**** Stored data ****
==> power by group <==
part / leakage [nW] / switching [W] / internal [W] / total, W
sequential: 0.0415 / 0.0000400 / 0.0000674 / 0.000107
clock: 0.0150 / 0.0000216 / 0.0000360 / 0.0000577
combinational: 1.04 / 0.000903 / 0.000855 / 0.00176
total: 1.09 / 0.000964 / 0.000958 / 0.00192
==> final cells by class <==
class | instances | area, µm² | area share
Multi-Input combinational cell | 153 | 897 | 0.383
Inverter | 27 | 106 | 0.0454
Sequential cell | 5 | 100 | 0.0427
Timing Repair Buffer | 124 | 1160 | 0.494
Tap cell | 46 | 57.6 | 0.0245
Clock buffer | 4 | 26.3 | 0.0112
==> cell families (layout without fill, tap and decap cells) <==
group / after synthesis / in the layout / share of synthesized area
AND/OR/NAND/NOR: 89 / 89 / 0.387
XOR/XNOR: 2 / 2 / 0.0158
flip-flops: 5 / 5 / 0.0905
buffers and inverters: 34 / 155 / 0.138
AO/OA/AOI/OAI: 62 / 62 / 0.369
## config.mk

```make
export PLATFORM = sky130hd
export DESIGN_NAME = mlaccel_memarb_flat
export DESIGN_NICKNAME = d
export VERILOG_FILES = /design/src/rtl/mlaccel_memarb_if.sv /design/src/rtl/mlaccel_memarb.sv /design/src/flat_wrapper.sv
export SDC_FILE = /design/constraint.sdc
export NUM_CORES = 1
export LEC_CHECK = 0
export CORE_MARGIN = 5
export CORE_UTILIZATION = 23
export CTS_CLUSTER_DIAMETER = 200
export CTS_CLUSTER_SIZE = 28
export DETAILED_ROUTE_END_ITERATION = 8
export PLACE_DENSITY = 0.81
export SETUP_SLACK_MARGIN = 0.3
export SYNTH_ARGS = -nofsm -noshare
export SYNTH_HDL_FRONTEND = slang
export SYNTH_SLANG_ARGS = --single-unit
```

## constraint.sdc

```tcl
create_clock -name clock -period 3.15 [get_ports clock]
set_clock_uncertainty 0.15 [all_clocks]
set_input_delay 0.4725 -clock clock [delete_from_list [all_inputs] [get_ports clock]]
set_output_delay 0.4725 -clock clock [all_outputs]
set_load 0.02 [all_outputs]
```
****
**Required action**
From the records above, transcribe without alteration every line from the one with "group / after" to the one with "buffers and inverters: 34 / 155 / 0.138", inclusive.

**Result of the exercise**
group / after synthesis / in the layout / share of synthesized area
AND/OR/NAND/NOR: 89 / 89 / 0.387
XOR/XNOR: 2 / 2 / 0.0158
flip-flops: 5 / 5 / 0.0905
buffers and inverters: 34 / 155 / 0.138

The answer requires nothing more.